The Transformation and Strategy Director explained the funding challenges facing the health and social care sector and need for way current services are managed and delivered to change. The Transformation and Strategy Director commented that the areas included in the ‘footprint’ do present a number of complexities that have to be managed. The boundaries of the footprint has led to discussions between all 16 organisations represented about how the required savings will be achieved and how they can work together to improve health outcomes. The Transformation and Strategy Director briefly explained that the draft plan is being developed along four key themes, which were outlined to the Board.

 

The Chair welcomed the report and commented that there had been discussions about funding and also the opportunity for horizontal integration and the provision of localised services. The Chair commented that the local authority is committed to extending and improving the quality of health care and managing the public demand on services.

 

Linda Sanders, Strategic Director – People, commented the process used to develop the BC STP has not been locally driven and there has been some discomfort about the limited level public involvement. However, the publication of the plan does provide the opportunity to consult the public about significant service changes. The Strategic Director supported earlier comments that the area of the footprint brings benefits of closer working with partners and encouraged organisations across the region to have one conversation and to listen to different views on the proposals.
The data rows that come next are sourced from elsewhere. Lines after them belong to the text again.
===== ./config.mk =====
export PLATFORM = sky130hd
export DESIGN_NAME = alu
export DESIGN_NICKNAME = alu
export VERILOG_FILES = /design/flow/design.v
export SDC_FILE = /design/flow/constraint.sdc
export NUM_CORES = 4
export LEC_CHECK = 1
export CORE_UTILIZATION = 50

===== ./constraint.sdc =====
current_design alu

set clk_period 17.1
set clk_io_pct 0.2

create_clock -name clk0 -period $clk_period

set non_clock_inputs [all_inputs -no_clocks]
set_input_delay [expr $clk_period * $clk_io_pct] -clock clk0 $non_clock_inputs
set_output_delay [expr $clk_period * $clk_io_pct] -clock clk0 [all_outputs]

===== ./design.v =====
module alu (
    input [5:0] ALUCtr,
    input [4:0] shamt,
    input [31:0] src1,src2,
    output reg equal,
    output reg [31:0] ALU_out
);
    parameter ADD  = 6'b100000;  
    parameter ADDU = 6'b100001;  
    parameter SUB  = 6'b100010;  
    parameter SUBU = 6'b100011;  
    parameter SLT  = 6'b101010;  
    parameter SLTU = 6'b101011;  
    parameter AND  = 6'b100100;  
    parameter OR   = 6'b100101;  
    parameter XOR  = 6'b100110;  
    parameter NOR  = 6'b100111;  
    parameter SLL  = 6'b000000;  
    parameter SRL  = 6'b000010;  
    parameter SRA  = 6'b000011;  
    parameter SLLV = 6'b000100;  
    parameter SRLV = 6'b000110;  
    parameter SRAV = 6'b000111;  
    parameter ADDI  = 6'b001000;  
    parameter ADDIU = 6'b001001;  
    parameter SLTI  = 6'b001010;  
    parameter SLTIU = 6'b001011;  
    parameter ANDI  = 6'b001100;  
    parameter ORI   = 6'b001101;  
    parameter XORI  = 6'b001110;  
    always @(*) begin
        case (ALUCtr)
            ADD: begin
                ALU_out = src1 + src2;
            end
            ADDU: begin
                ALU_out = src1 + src2;
            end
            SUB: begin
                ALU_out = src1 - src2;
            end
            SUBU: begin
                ALU_out = src1 - src2;
            end
            SLT: begin
                ALU_out = (src1<src2)?32'b1:32'b0;
            end
            SLTU: begin
                ALU_out = (src1<src2)?32'b1:32'b0;
            end
            AND: begin
                ALU_out = src1 & src2;
            end
            OR: begin
                ALU_out = src1 | src2;
            end
            XOR: begin
                ALU_out = src1 ^ src2;
            end
            NOR: begin
                ALU_out = ~(src1 | src2);
            end
            SLL: begin
                ALU_out = src2 << shamt;
            end
            SRL: begin
                ALU_out = src2 >> shamt;
            end
            SRA: begin
                ALU_out = src2 >>> shamt;
            end
            SLLV: begin
                ALU_out = src2 << src1[4:0];
            end
            SRLV: begin
                ALU_out = src2 >> src1[4:0];
            end
            SRAV: begin
                ALU_out = src2 >>> src1[4:0];
            end
            ADDI: begin
                ALU_out = src1 + src2;
            end
            ADDIU: begin
                ALU_out = src1 + src2;
            end
            SLTI: begin
                ALU_out = (src1<src2)?32'b1:32'b0;
            end
            SLTIU: begin
                ALU_out = (src1<src2)?32'b1:32'b0;
            end
            ANDI: begin
                ALU_out = src1 & src2;
            end
            ORI: begin
                ALU_out = src1 | src2;
            end
            XORI: begin
                ALU_out = src1 ^ src2;
            end
            default: begin
                ALU_out = 32'b0;
            end
        endcase
    end
    always @(*) begin
            if (ALU_out == 0) begin
                equal = 1;
            end else begin
                equal = 0;
            end
        end
endmodule

===== ./run.sh =====
#!/bin/bash
# OpenROAD 26Q1-2900-gdf79404cd8, Yosys 0.63+post, stock flow scripts
make -C /OpenROAD-flow-scripts/flow DESIGN_CONFIG=/design/flow/config.mk WORK_HOME=/design/flow/orfs finish

==> GITHUB_STEP_SUMMARY <==
## Implementation flow summary

| Metric | Value |
|---|---|
| Port bufs | `around 110` |
| Sequential cell count | `0` |
| Syn avg cell area | `6.29 um2` |
| Post-synth seq share | `0%` |
| Initial drt markers | `between 3000 and 4000` |
| P_leak | `between 5 and 6 nW` |
| Fin. max-slew vios | `0` |
| DR vias | `between 15000 and 20000` |
| Post_cts resized | `0` |
| Global-route wire length before repair | `112 mm` |
| Antenna violation net count after detailed routing | `0` |
| Worst min-delay path category | `in2out` |
| Internal power | `about 160 uW` |
| # Cells Yosys | `around 2000` |
| Final hold violations | `0` |
| Sw Share | `67.4%` |
| Final setup fails | `0` |
| Top area cell types | `ha_1 9.9%, nand2_1 7.0%, a211oi_1 6.3%, a21oi_1 5.3%, nor2_1 5.0%` |
| DRC errors left | `0` |
| Die area | `roughly 0.026 mm2` |
| Kind of start point of the critical path | `input pin` |
| Routed WL | `between 70 and 80 mm` |
| Cells after Synth | `2044` |
| Worst-Margin Slew | `approximately 1.2 ns` |
| Worst vdd ir | `0.0260 mV` |
| Finished Cell Area | `~0.014 mm2` |
| NetSw | `~330 uW` |
| # hold bufs at CTS | `0` |
| Core Box Area | `between 0.02 and 0.03 mm2` |
| Tcrit/Tclk final | `about 78%` |
| Crit Path Max Fanout | `15` |
| Netlist cell types | `93` |
| Final setup margin | `between 3 and 4 ns` |
| Dpl ws | `4.25 ns` |
| Ys Warns | `1` |
| Die width | `between 150 and 200 um` |
| Tool warnings | `just over 100` |
| Worst EP arrival | `9.91 ns` |
| CLK BUF | `0` |
| Global Route Usage Sum | `between 50 and 60%` |
| Area delta synth->final | `10.4%` |
| Largest net degree at the start of global routing | `about 55` |
| Fin util | `56.3%` |
| Fp util | `about half` |
| CP max-delay cell | `clkdlybuf4s50_1` |
| Count leader, synth | `nand2_1` |
| Row Count | `just under 60` |
| Share of cells above drive strength 1 | `just over 7%` |
| Top cell type's share of synthesized area | `roughly a tenth` |
| Worst slew margin | `roughly a fifth` |
| YS chip area | `0.0129 mm2` |
| Die height | `~160 um` |
| Cell area after placement | `0.0142 mm2` |
| Number of max-cap violations | `0` |
| FMAX | `roughly 75 MHz` |
| Fillers | `2417` |
| DR WL/cell | `~33 um` |
| Pwr per Cell Area | `roughly 35 mW/mm2` |
| WP buf/inv | `3` |
| Fin Setup TNS | `0 ns` |
| Grt ovf | `0` |
| Drt via density | `~8.0` |
| Sequential cell area | `0 um2` |
| Slowest stage delay, CP | `~0.78 ns` |
| Status | `complete, no violations` |
| Leading area contributor after synthesis | `ha_1` |
| Worst hold margin | `8.11 ns` |
| WP data required | `approximately 14 ns` |
| Synth Cell Area | `about 0.013 mm2` |
| Io pins | `between 100 and 150` |
| Setup Buffers After CTS | `0` |
| RSZ-0062 raised after global routing | `false` |
| Largest delay contributor family on the critical path | `simple AND/OR/NAND/NOR gates` |
| Commonest cells post-synth | `241 x nand2_1, 170 x nor2_1, 136 x a21oi_1` |
| Initial antenna violation count | `2` |
| Crit Path Category | `in2out` |
| Critical Path, Cell by Cell | `clkdlybuf4s50_1, nand2b_1, or3_1, nand2_1, buf_4, a22o_1, o221a_1, o22ai_1, o21ai_0, nand4_1, or4_1, nor4b_1, nand2_1, and3b_1, clkdlybuf4s50_1` |
| Detailed Place HPWL | `~59 mm` |
| Vias in the first global route | `around 17000` |
| Crit path time final | `~13 ns` |
| DRT Pass-1 Iters | `14` |
| Final GP Congestion | `about 1.2` |
| Crit path capture type | `output port` |
power by group through the flow:
stage / clock network, mW / logic, mW / registers (mW)
global route: 0 / 0.498 / 0
CTS: 0 / 0.451 / 0
metrics by stage:
stage / cells / total power [mW]
after CTS: 2377 / 0.451
after global placement: 2377 / 0.447
after floorplan: 2044 / 0.267
final: 2380 / 0.491
after global routing: 2377 / 0.498
after detailed placement: 2377 / 0.449
cell families (layout without fill, tap and decap cells):
kind of cell / after synthesis / in the layout / share of synthesized area, %
fa+ha+maj: 104 / 104 / 10.2
compound gates: 803 / 803 / 45.1
xor+xnor: 12 / 12 / 0.818
simple gates: 788 / 788 / 29.9
buf+inv: 274 / 277 / 8.69
other cells: 0 / 3 / 0
mux: 63 / 63 / 5.27
routing by layer:
layer | routed length (um) | global-route usage (%)
met1 | 27800 | 73.6
met2 | 28200 | 76.4
met3 | 15100 | 32.7
met4 | 7960 | 39.6
met5 | 275 | 7.01
cells in the final DEF, fill, tap and decap left out, types with 26 or more instances in the layout:
cell             count
buf_4               74
nand2_1            241
a31oi_1             26
a21oi_1            136
nor2b_1             26
nand3_1             54
inv_1               94
nand2b_1            60
a22oi_1             36
clkdlybuf4s50_1    108
a211oi_1           107
o21ai_0            100
nor2_1             169
nor3_1              77
o22ai_1             36
o211ai_1            44
a221oi_1            40
mux2i_1             44
ha_1               102
cell type report:
| cell class | instances | area, um2 | area share (%) |
|---|---|---|---|
| diodes | 3 | 7.51 | 0.0529 |
| repair buffers | 182 | 1640 | 11.5 |
| well taps | 330 | 413 | 2.91 |
| inverters | 95 | 357 | 2.51 |
| multi-input cells | 1770 | 11800 | 83.0 |
path summary, 6_finish.rpt:
kind	from	end	slack (ns)	cells past startpoint
worst max-delay path	ALUCtr[1]	equal	3.77	15
worst min-delay path	src1[30]	ALU_out[0]	8.11	4
Power and IR drop assume default switching activity.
The plan is focused on shared principle of looking for alternatives to hospital admission. The gap in funding for adult social care is an issue and there was acceptance of the impact of reduced funding in this area will have on wider health sector.

 

David Laughton, Chief Executive, The Royal Wolverhampton Hospitals NHS Trust, commented on the viability of maintaining the current number of acute hospitals across the region given the reported levels of budget deficit, for example, Cannock Hospital has budget deficit of £13 million. The Chief Executive added that the extent of the budgetary challenges facing the health sector should have been set out more clearly in the document.

 

The Transformation and Strategy Director commented that the risk of hospital closure due to budget pressures has been highlighted in the plan. The financial gap faced by the local NHS is estimated to reach £512 million by 2020/21, which will be challenge for partner organisations across the ‘footprint’ area.

 

 

The Transformation and Strategy Director commented that more work will need to be done on the consolidation of acute care provision and also the consideration of the impact of demand on acute hospitals that border the footprint area and how such changes will affect Wolverhampton. The Transformation and Strategy Director commented on the pressure on the demand for neo-natal services and how these services can be funded in the future.

 

Robin Morrison, Healthwatch Wolverhampton, expressed similar concerns about the implications of the predicted budget shortfall and that the public do want to know how the savings will be achieved. At a recent public meeting 500 people met to consider the future of Staffordshire Hospital.  The public were also concerned about the lack of information in the draft plan about the funding pressures in social care provision.

 

The Board discussed the major challenges of recruitment staff needed to deliver safe services - it was stated that the lead in time for training GPs is 10-15 years and there was a need for a national strategic manpower plan to meet the challenges, such as an ageing workforce and how to recruit staff to fill vacancies for specialist. There was concern about the demands on current staff who are working to deliver healthcare and how to recruit the estimated 5000 extra GPs that will be needed for by 2020.  

 

The Board suggested that the BC STP should be presented to Health Scrutiny Panel for consideration. The plan will also be presented to Cabinet at some stage in the future.

 

Resolved:

1.    The Board comments on the BC STP to be included as part of the consultation on the draft document.

2.    The Health Scrutiny Panel to be invited to consider proposals detailed in the BC STP.